May 4, 2021

Building a JavaScript Virtual Assistant


cover image was originally copied from here

Over the last several years, virtual assistants have become much more popular. The big cloud providers all have their own flavor including, Alexa, Cortana, and Google’s Home Assistant. The technology that runs these assistants has become more accessible and easier to work with recently. The process to build one of these for yourself, is easier than you might think (and fun too).

In this post I’m going to walkthrough how to create your own Virtual Assistant. I’m going to use JavaScript, Twilio, and the Serverless Framework to put together a fun and easy to use Virtual Assistant.

I have a public version of the project I’ll be walking through in this post. If you’d like to follow along, check out my sample project on GitHub. I’ve named it after R2D2 in honor of International Star Wars Day (May 4). I’m also presenting this project at the RVAJS meetup on 05/04/2021. The meetup is virtual, and you can tune in via Zoom if you sign up.

How it works and some background

So before I go into the whole process, I’ll share a short story of my learning journey with this technology.

About 2 years ago, I started learning about the technologies that run Virtual Assistants. I did a few projects with Twilio, and also realized I could leverage my JavaScript skills to build a NodeJS backend.

Twilio has some great documentation, and I built a serverless backend with Firebase Functions. This was the first iteration of my Virtual Assistant.

The basic process is just that you have an endpoint that you connect to Twilio’s messaging service. You buy a phone number with Twilio, and then when people text that number, you can intercept the message and respond accordingly.

In my first iteration of this project, I also used Twilio Studio. This allows you to intercept the messages and build workflows like you see here:

Twilio Studio

image was copied from here

I built endpoints to respond to the different steps in the workflow, and for a time that worked for me. If I wanted to add a new feature, I just created a “decision step” which would read in the text message and respond accordingly.

I was able to use this for daily tasks like Reminders, and even things like tracking groceries. I used Firebase Firestore to persist any data I worked with.

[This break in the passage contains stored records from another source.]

What follows belongs to an exercise in optimizing a design on an open flow for small area and a short achievable clock period; a production flow would make more cautious choices. In this exercise RTL edits were held to simulation tests only and were not proved equivalent to the original.

==> flow/design.v, too long to show whole: its modules and the start of the top module <==
// module audio_clk_enable: 45 lines
// module vco_ctrl_regs: 41 lines
// module natural_log: 306 lines
// module astable_555_vco: 553 lines
// module rc_lowpass: 44 lines
// module discrete_555_top: 53 lines
module discrete_555_top (
    input  wire         clk,
    input  wire         arst_n,
    input  wire         reg_wr,
    input  wire  [1:0]  reg_addr,
    input  wire  [15:0] reg_wdata,
    output logic [15:0] reg_rdata,
    output logic        audio_clk_en,
    output logic [15:0] vco_out,
    output logic [15:0] filt_out
);
  // ...
==> flow/run.sh <==
#!/bin/bash
# synth_recipe.tcl (not shown) runs the flow's synth.tcl, then flattens the netlist and writes it again
# the make line also repeats each setting of config.mk as NAME=value (left out here)
make -C /OpenROAD-flow-scripts/flow DESIGN_CONFIG=/design/flow/config.mk WORK_HOME=/design/flow/orfs CLKGATE_MAP_FILE= SYNTH_SCRIPT=/design/flow/synth_recipe.tcl finish
==> flow/config.mk <==
export PLATFORM = sky130hd
export DESIGN_NAME = discrete_555_top
export DESIGN_NICKNAME = discrete_555_top
export VERILOG_FILES = /design/flow/design.v
export SDC_FILE = /design/flow/constraint.sdc
export NUM_CORES = 4
export LEC_CHECK = 0
export CAP_MARGIN = 20
export CORE_MARGIN = 2
export CORE_UTILIZATION = 40
export SLEW_MARGIN = 20
==> flow/constraint.sdc <==
create_clock -name core_clock -period 48.0 [get_ports {clk}]
set_input_delay 9.6000 -clock core_clock [delete_from_list [all_inputs] [get_ports {clk}]]
set_output_delay 9.6000 -clock core_clock [all_outputs]
set_load 0.01 [all_outputs]
==> metrics.md, run 1 <==
| Metric | Value |
|---|---|
| Status | `timing/DRC/antenna clean` |
| DP Area | `23,770 um2` |
| Hold path cells | `0` |
| Clk sink count | `265` |
| Main synth FF type | `dfxtp_1` |
| Max Buffers Root-to-Sink | `3` |
| Place WS | `16.77 ns` |
| Post-layout net count | `2,634` |
| Depth of the most critical reg-to-reg path | `83` |
| Area leader, netlist | `fa_1` |
| CP Data Required Time | `48.45 ns` |
| Core Util, Final | `44.09%` |
| CP startpoint | `u_astable_555_vco.nd_q1[0]` |
| M1 WL | `20,500 um` |
| Max-cap violations | `0` |
| DR top layer | `met4` |
| Initial antenna violation count | `0` |
| CTS Buf Count | `31` |
| Most flops, register | `u_rc_lowpass.state` |
| Crit-path slowest cell | `fa_1` |
| Placer Congestion | `0.8516` |
| DRC | `0` |
| GRT overflow | `0` |
| Clock tree root buffer cell | `clkbuf_16` |
| Core area | `56,280 um2` |
==> module vco_ctrl_regs, before the edit <==
module vco_ctrl_regs (
    input  wire         clk,
    input  wire         arst_n,
    input  wire         reg_wr,
    input  wire  [1:0]  reg_addr,
    input  wire  [15:0] reg_wdata,
    output logic [15:0] reg_rdata,
    output logic [15:0] v_control,
    output logic        run,
    output logic [2:0]  filt_shift,
    input  wire         vco_level,
    input  wire  [19:0] high_len
);
    always_ff @(posedge clk or negedge arst_n) begin
        if (!arst_n) begin
            v_control  <= '0;
            run        <= 1'b0;  
            filt_shift <= 3'(4);
        end else if (reg_wr) begin
            case (reg_addr)
                2'd0: begin
                    v_control <= reg_wdata;
                end
                2'd1: begin
                    run        <= reg_wdata[0];
                    filt_shift <= reg_wdata[3:1];
                end
                default: begin
                end
            endcase
        end
    end
    always_comb begin
        case (reg_addr)
            2'd0:    reg_rdata = v_control;
            2'd1:    reg_rdata = {12'd0, filt_shift, run};
            2'd2:    reg_rdata = {11'd0, high_len[19:16], vco_level};
            default: reg_rdata = high_len[15:0];
        endcase
    end
endmodule
Background: an optimization exercise with open tools, aiming at small area and a short achievable clock period. Do not read the settings as production practice. Only simulation tests tie the RTL to the original design; equivalence was not proved. No activity file was given, so power comes from the tool's default toggle rates.

File: flow/design.v
package dma_pkg;
    localparam int addr_w     = 32;
    localparam int data_w     = 64;
    localparam int beat_bytes = data_w / 8;
    localparam int pixel_w = 24;
    localparam int burst_len   = 16;
    localparam int burst_bytes = burst_len * beat_bytes;
    localparam int image_w = 16;
    localparam int image_h = 4;
    localparam int frame_bytes = image_w * image_h * beat_bytes;
    localparam int buff_num = 3;
    localparam int fifo_depth = 64;
    typedef logic [data_w-1:0] beat_t;
    typedef logic [addr_w-1:0] addr_t;
    typedef logic [1:0] slot_t;
    typedef logic [$clog2(burst_len+1)-1:0] beat_cnt_t;
    typedef logic [$clog2(fifo_depth+1)-1:0] level_t;
endpackage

Unfortunately, my workflow became very complicated. I realized that my app had scaled to a point where it became difficult to add features. This was mainly because the WYSIWYG editor literally had to render as I added blocks etc. From a cost standpoint, this also created mini interactions with Twilio for each “conversation” that my Virtual Assistant had with me. The combination of my issues with Twilio Studio and cost made me decide on a rewrite.

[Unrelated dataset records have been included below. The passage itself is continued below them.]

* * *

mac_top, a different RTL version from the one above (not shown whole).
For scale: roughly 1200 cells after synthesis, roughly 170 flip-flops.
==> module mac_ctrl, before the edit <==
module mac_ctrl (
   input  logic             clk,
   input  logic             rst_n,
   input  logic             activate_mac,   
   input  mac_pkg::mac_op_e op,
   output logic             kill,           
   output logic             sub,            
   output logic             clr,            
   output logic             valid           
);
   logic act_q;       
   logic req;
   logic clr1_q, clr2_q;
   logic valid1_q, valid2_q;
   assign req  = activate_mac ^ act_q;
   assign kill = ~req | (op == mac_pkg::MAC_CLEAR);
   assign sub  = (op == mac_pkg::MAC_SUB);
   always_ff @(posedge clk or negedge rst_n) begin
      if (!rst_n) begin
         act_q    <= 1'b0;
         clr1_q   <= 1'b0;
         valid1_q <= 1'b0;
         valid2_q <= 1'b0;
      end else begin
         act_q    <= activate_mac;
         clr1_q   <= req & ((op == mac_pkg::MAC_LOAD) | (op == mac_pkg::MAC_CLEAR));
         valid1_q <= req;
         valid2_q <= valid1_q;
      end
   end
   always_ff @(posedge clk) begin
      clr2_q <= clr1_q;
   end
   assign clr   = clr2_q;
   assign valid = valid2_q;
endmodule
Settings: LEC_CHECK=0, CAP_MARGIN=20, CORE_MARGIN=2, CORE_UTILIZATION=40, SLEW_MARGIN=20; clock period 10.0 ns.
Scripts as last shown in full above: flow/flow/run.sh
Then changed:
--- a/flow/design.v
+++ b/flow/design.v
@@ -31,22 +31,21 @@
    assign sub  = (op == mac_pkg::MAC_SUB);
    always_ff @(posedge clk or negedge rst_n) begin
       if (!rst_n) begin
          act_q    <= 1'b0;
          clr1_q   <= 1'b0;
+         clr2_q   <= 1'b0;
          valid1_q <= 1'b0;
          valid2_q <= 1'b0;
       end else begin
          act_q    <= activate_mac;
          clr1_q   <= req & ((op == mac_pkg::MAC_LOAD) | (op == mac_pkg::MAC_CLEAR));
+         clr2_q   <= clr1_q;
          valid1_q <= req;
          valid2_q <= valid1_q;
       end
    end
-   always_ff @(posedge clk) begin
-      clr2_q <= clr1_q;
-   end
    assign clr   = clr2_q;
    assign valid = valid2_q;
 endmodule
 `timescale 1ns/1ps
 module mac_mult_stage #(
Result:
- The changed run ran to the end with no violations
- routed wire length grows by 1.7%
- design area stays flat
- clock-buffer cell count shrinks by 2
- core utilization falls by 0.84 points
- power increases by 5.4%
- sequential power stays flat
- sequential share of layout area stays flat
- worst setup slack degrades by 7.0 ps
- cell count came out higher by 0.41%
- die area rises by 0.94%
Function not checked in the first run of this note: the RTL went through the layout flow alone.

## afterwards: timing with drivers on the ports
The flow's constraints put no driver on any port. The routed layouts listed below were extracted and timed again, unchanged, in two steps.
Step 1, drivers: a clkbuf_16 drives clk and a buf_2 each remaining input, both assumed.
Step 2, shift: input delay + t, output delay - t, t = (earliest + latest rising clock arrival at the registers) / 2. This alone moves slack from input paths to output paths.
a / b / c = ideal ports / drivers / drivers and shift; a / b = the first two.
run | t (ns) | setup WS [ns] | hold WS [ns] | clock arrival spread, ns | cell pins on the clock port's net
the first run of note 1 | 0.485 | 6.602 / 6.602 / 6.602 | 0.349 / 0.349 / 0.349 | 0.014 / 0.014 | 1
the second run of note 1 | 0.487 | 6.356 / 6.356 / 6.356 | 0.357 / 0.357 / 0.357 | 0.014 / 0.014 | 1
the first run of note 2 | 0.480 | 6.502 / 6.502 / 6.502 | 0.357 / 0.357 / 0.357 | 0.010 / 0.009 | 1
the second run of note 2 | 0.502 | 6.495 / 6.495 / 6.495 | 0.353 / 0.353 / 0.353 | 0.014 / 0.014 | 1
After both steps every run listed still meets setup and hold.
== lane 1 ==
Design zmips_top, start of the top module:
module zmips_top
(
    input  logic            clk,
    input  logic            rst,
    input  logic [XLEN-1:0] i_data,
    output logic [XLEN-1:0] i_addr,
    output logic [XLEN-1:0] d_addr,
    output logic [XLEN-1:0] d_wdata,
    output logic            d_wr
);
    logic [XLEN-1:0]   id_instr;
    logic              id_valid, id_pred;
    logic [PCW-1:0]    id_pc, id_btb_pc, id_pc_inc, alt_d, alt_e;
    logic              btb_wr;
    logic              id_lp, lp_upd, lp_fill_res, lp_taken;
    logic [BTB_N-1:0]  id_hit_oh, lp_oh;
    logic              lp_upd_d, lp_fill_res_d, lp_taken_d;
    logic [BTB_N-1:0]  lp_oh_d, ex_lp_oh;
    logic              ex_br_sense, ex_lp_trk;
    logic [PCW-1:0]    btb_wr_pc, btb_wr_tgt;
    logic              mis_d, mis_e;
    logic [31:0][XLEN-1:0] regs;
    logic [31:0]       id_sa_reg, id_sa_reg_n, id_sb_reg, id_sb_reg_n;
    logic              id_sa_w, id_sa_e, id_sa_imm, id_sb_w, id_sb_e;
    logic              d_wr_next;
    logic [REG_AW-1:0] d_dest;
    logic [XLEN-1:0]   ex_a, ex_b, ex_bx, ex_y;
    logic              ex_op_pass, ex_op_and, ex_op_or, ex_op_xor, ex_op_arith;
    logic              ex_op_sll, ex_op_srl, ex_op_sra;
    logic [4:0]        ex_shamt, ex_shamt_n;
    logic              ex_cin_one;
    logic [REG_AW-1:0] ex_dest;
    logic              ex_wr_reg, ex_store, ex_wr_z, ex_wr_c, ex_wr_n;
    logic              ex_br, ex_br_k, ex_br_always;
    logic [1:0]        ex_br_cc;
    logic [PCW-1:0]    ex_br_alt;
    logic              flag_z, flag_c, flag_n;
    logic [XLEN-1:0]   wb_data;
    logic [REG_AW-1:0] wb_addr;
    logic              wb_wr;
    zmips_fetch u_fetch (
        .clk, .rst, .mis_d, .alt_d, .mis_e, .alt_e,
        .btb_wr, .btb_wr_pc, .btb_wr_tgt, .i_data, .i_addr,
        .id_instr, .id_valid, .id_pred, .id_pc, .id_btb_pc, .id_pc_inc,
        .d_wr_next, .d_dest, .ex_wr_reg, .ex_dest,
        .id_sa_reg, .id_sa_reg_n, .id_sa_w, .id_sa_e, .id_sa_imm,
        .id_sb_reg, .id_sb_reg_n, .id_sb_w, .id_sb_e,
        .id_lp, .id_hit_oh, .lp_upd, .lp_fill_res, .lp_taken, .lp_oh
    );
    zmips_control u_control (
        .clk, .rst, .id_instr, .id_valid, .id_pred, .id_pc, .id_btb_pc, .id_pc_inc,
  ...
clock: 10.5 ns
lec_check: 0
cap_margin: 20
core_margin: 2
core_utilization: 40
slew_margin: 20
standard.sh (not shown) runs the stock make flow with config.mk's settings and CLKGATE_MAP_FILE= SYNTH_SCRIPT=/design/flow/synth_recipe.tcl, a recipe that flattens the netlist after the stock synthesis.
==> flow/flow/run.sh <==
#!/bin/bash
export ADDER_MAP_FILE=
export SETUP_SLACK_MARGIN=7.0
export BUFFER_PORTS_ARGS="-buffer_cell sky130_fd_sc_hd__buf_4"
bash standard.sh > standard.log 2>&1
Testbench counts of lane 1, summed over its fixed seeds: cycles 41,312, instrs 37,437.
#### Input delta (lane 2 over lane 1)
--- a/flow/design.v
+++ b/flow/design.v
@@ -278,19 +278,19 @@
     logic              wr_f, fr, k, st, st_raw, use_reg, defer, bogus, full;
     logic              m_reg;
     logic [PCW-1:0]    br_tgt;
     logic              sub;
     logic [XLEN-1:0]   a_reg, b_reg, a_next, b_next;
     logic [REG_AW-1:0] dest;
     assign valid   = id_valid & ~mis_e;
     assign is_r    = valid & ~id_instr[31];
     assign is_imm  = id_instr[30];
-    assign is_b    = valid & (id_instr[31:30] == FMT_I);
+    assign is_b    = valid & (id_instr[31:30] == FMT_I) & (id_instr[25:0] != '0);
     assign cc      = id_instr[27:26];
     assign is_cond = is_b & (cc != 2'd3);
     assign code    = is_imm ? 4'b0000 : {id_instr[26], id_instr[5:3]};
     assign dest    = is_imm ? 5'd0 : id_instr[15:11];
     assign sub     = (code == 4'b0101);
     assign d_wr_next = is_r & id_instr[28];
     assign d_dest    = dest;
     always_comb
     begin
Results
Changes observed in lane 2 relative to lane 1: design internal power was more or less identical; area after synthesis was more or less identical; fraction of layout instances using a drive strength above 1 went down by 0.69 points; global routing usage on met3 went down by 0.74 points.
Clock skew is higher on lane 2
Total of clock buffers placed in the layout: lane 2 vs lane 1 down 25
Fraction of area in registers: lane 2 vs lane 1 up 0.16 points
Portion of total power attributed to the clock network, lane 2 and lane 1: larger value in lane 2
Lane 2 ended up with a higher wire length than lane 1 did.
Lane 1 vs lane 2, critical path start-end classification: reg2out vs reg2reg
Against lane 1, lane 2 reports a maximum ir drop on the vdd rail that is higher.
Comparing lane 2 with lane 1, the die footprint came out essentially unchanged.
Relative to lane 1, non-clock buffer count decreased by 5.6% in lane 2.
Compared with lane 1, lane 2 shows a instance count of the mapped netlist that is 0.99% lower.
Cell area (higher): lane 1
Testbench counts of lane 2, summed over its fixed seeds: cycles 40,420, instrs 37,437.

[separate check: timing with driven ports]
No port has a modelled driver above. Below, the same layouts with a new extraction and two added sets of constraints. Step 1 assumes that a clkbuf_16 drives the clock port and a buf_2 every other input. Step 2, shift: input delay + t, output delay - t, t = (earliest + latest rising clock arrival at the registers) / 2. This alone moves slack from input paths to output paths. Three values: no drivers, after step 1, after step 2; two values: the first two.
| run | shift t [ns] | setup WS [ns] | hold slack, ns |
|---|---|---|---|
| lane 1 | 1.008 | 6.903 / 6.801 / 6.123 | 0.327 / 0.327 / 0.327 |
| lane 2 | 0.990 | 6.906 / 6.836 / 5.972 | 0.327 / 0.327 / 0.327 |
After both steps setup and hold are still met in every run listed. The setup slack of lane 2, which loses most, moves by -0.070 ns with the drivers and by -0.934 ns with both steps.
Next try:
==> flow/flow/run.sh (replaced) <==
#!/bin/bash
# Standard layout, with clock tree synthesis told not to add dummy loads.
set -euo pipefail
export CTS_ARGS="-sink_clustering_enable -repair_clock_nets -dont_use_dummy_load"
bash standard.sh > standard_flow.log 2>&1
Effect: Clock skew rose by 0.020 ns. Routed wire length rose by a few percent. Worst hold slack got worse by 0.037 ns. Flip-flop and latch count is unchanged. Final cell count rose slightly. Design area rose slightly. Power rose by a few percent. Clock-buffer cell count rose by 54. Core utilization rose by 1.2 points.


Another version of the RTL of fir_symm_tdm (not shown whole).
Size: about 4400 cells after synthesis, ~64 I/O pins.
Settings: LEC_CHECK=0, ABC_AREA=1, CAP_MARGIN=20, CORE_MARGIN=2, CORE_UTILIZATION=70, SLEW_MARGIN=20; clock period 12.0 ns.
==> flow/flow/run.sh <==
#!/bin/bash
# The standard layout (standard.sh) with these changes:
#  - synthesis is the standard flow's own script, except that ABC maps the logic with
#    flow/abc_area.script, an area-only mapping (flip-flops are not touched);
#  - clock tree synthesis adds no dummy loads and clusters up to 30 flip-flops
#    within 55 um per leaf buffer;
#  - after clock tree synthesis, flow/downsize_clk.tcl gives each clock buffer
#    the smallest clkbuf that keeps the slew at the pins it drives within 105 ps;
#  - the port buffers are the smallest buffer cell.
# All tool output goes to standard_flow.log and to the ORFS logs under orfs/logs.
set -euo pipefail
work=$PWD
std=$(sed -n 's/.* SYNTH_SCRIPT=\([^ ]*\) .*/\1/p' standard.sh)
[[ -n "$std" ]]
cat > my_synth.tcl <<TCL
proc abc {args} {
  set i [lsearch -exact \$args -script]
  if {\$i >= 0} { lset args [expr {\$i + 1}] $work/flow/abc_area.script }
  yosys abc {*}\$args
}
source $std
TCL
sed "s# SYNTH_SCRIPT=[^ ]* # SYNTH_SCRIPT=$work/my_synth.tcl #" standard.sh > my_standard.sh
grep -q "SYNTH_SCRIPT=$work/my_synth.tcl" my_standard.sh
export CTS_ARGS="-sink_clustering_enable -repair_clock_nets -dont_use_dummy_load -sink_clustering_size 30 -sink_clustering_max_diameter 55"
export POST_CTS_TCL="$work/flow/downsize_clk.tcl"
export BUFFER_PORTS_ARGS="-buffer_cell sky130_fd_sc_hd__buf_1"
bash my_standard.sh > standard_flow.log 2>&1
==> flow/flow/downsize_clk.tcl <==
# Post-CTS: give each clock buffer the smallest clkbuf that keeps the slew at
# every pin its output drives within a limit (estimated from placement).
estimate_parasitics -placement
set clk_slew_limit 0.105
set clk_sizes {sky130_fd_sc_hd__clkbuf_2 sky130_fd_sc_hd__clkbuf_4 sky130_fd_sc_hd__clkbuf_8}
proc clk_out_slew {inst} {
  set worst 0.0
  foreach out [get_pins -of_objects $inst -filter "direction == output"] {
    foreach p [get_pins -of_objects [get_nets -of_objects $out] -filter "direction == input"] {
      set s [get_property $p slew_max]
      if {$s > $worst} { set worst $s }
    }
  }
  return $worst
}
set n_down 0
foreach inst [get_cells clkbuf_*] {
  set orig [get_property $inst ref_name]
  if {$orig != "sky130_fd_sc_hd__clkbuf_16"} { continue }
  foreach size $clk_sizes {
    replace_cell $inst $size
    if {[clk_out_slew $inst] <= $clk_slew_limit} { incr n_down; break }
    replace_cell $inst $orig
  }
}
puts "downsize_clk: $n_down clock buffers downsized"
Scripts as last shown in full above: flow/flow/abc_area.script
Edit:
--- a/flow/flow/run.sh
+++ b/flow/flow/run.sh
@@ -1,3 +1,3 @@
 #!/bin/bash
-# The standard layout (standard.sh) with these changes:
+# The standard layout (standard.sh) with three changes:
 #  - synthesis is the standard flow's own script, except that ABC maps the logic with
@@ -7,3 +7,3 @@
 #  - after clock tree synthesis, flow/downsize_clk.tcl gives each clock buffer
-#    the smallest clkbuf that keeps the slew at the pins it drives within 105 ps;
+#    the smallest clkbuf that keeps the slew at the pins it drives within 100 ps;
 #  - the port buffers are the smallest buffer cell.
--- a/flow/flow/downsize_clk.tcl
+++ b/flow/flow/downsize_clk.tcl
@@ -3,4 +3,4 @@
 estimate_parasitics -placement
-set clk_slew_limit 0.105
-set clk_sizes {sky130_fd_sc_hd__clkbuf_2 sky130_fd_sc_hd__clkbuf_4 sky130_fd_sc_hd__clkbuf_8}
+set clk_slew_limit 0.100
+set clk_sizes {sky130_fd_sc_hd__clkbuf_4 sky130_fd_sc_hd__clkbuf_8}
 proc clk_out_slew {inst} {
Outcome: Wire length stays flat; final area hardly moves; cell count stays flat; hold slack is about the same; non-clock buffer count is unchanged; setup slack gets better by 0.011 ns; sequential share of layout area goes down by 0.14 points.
What follows belongs to an exercise in optimizing a design on an open flow for small area and a short achievable clock period; a production flow would make more cautious choices. In this exercise RTL edits were held to simulation tests only and were not proved equivalent to the original. Power is estimated from default activity; no workload was simulated.

===== run.sh =====
#!/bin/bash
# synth_recipe.tcl (not shown) runs the flow's synth.tcl, then flattens the netlist and writes it again
# the make line also repeats each setting of config.mk as NAME=value (left out here)
make -C /OpenROAD-flow-scripts/flow DESIGN_CONFIG=/design/flow/config.mk WORK_HOME=/design/flow/orfs CLKGATE_MAP_FILE= SYNTH_SCRIPT=/design/flow/synth_recipe.tcl finish

===== config.mk =====
export PLATFORM = sky130hd
export DESIGN_NAME = snoop_fifo_param
export DESIGN_NICKNAME = snoop_fifo_param
export VERILOG_FILES = /design/flow/design.v
export SDC_FILE = /design/flow/constraint.sdc
export NUM_CORES = 4
export LEC_CHECK = 0
export CAP_MARGIN = 20
export CORE_MARGIN = 2
export CORE_UTILIZATION = 68
export CTS_CLUSTER_DIAMETER = 100
export CTS_CLUSTER_SIZE = 24
export SLEW_MARGIN = 20
export SYNTH_HIERARCHICAL = 1

===== constraint.sdc =====
create_clock -name core_clock -period 140.0 [get_ports {clk}]
set_input_delay 28.0000 -clock core_clock [delete_from_list [all_inputs] [get_ports {clk}]]
set_output_delay 28.0000 -clock core_clock [all_outputs]
set_load 0.01 [all_outputs]

===== design.v =====
package snoop_fifo_pkg;
    localparam int unsigned MAX_AW = 16;
endpackage
module sf_aoi222 (input logic a0, b0, a1, b1, a2, b2, output logic y);
    assign y = ~((a0 & b0) | (a1 & b1) | (a2 & b2));
endmodule
module sf_nand4 (input logic a, b, c, d, output logic y);
    assign y = ~(a & b & c & d);
endmodule
module sf_nor2 (input logic a, b, output logic y);
    assign y = ~(a | b);
endmodule
module sf_and3 (input logic a, b, c, output logic y);
    assign y = a & b & c;
endmodule
module sf_fa (input logic a, b, c, output logic s, co);
    assign s  = a ^ b ^ c;
    assign co = (a & b) | (a & c) | (b & c);
endmodule
module sf_ha (input logic a, b, output logic s, co);
    assign s  = a ^ b;
    assign co = a & b;
endmodule
module sf_or4 (input logic a, b, c, d, output logic y);
    assign y = a | b | c | d;
endmodule
module sf_and2 (input logic a, b, output logic y);
    assign y = a & b;
endmodule
module sf_xnor2 (input logic a, b, output logic y);
    assign y = ~(a ^ b);
endmodule
module snoop_fifo_match (
    input  logic [15:0] m,
    output logic [4:0]  cnt,
    output logic        any,
    output logic [3:0]  idx
);
    logic pc_1;
    logic pc_2;
    logic pc_3;
    logic pc_4;
    logic pc_5;
    logic pc_6;
    logic pc_7;
    logic pc_8;
    logic pc_9;
    logic pc_10;
    logic pc_11;
    logic pc_12;
    logic pc_13;
    logic pc_14;
    logic pc_15;
    logic pc_16;
    logic pc_17;
    logic pc_18;
    logic pc_19;
    logic pc_20;
    logic pc_21;
    logic pc_22;
    logic pc_23;
    logic pc_24;
    logic pc_25;
    logic pc_26;
    logic pc_27;
    logic pc_28;
    logic pc_29;
    logic pc_30;
    sf_fa u_pc_1 (.a(m[0]), .b(m[1]), .c(m[2]), .s(pc_1), .co(pc_2));
    sf_fa u_pc_3 (.a(m[3]), .b(m[4]), .c(m[5]), .s(pc_3), .co(pc_4));
    sf_fa u_pc_5 (.a(m[6]), .b(m[7]), .c(m[8]), .s(pc_5), .co(pc_6));
    sf_fa u_pc_7 (.a(m[9]), .b(m[10]), .c(m[11]), .s(pc_7), .co(pc_8));
    sf_fa u_pc_9 (.a(m[12]), .b(m[13]), .c(m[14]), .s(pc_9), .co(pc_10));
    sf_fa u_pc_11 (.a(m[15]), .b(pc_1), .c(pc_3), .s(pc_11), .co(pc_12));
    sf_fa u_pc_13 (.a(pc_5), .b(pc_7), .c(pc_9), .s(pc_13), .co(pc_14));
    sf_ha u_pc_15 (.a(pc_11), .b(pc_13), .s(pc_15), .co(pc_16));
    sf_fa u_pc_17 (.a(pc_2), .b(pc_4), .c(pc_6), .s(pc_17), .co(pc_18));
    sf_fa u_pc_19 (.a(pc_8), .b(pc_10), .c(pc_12), .s(pc_19), .co(pc_20));
    sf_fa u_pc_21 (.a(pc_14), .b(pc_17), .c(pc_16), .s(pc_21), .co(pc_22));
    sf_ha u_pc_23 (.a(pc_19), .b(pc_21), .s(pc_23), .co(pc_24));
    sf_fa u_pc_25 (.a(pc_18), .b(pc_20), .c(pc_22), .s(pc_25), .co(pc_26));
    sf_ha u_pc_27 (.a(pc_24), .b(pc_25), .s(pc_27), .co(pc_28));
    sf_ha u_pc_29 (.a(pc_26), .b(pc_28), .s(pc_29), .co(pc_30));
    assign cnt = {pc_30, pc_29, pc_27, pc_23, pc_15};
    logic [15:0] any0;
    assign any0 = 16'(m);
    logic [7:0] any1;
    logic [7:0][0:0] idx1;
    logic [3:0] any2;
    logic [3:0][1:0] idx2;
    logic [1:0] any3;
    logic [1:0][2:0] idx3;
    logic [0:0] any4;
    logic [0:0][3:0] idx4;
    always_comb begin
        for (int i = 0; i < 8; i++) begin
            any1[i] = any0[2*i+1] | any0[2*i];
            idx1[i] = any0[2*i+1];
        end
        for (int i = 0; i < 4; i++) begin
            any2[i] = any1[2*i+1] | any1[2*i];
            idx2[i] = any1[2*i+1] ? {1'b1, idx1[2*i+1]} : {1'b0, idx1[2*i]};
        end
        for (int i = 0; i < 2; i++) begin
            any3[i] = any2[2*i+1] | any2[2*i];
            idx3[i] = any2[2*i+1] ? {1'b1, idx2[2*i+1]} : {1'b0, idx2[2*i]};
        end
        for (int i = 0; i < 1; i++) begin
            any4[i] = any3[2*i+1] | any3[2*i];
            idx4[i] = any3[2*i+1] ? {1'b1, idx3[2*i+1]} : {1'b0, idx3[2*i]};
        end
    end
    assign any = any4[0];
    assign idx = idx4[0];
endmodule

For the rewrite (and final version of my project), I decided to do the routing of requests all serverside. Do it all in code. This is what I shared in the above section with the flow chart. This made it easy to follow paths, and understand logic as I communicated with my Virtual Assistant.

The basic process became the following:

Flow

Its the same setup where you interact with the Virtual Assistant via SMS to Twilio. The main difference is the use of AWS and being able to do it all in code vs. using the stuido flow.

I also had just learned about the Serverless Framework and was excited to build out a serverless API with AWS Lambdas.

After some rewriting and migration of the code, I ended up with a nice clean implementation that had JavaScript modules for each “feature.” The routing of the requests looked something like this:

const messageRoutes = async (action) => {
  const messageBody = action.Body.toUpperCase();
  const messageFrom = action.From;

  if (messageBody.includes("REMINDERS")) {
    // reminders message
    console.log("reminders message was sent");
    await remindersMessage(messageBody, messageFrom);
  } else if (messageBody.toUpperCase().includes("GROCERIES")) {
    // groceries message
    console.log("groceries message was sent");
    await groceriesMessage(messageBody, messageFrom);
  } else if (messageBody.includes("WEATHER")) {
    // send weather message
    console.log("weather message was sent");
    await weatherMessage(messageBody, messageFrom);
  }
};

Some of the features I built included writing to a grocery list my wife and I use, reminders, and a weather forecast. There are a lot of cool things you can do here, this is just an example.

There are also lots of fun things you could do with Natural Language Processing (NLP) to make this whole process smarter. I was good with just sending commands as you see in the above snippet.

Setting up a Twilio Account

So the first step is that you’ll need a Twilio Account. If you go to Twilio.com/try-twilio, you enter your information and create a free account. With a free account you’ll get a trial number and can basically get started. If you want to create a project beyond just playing with the console, you’ll need to purchase a phone number.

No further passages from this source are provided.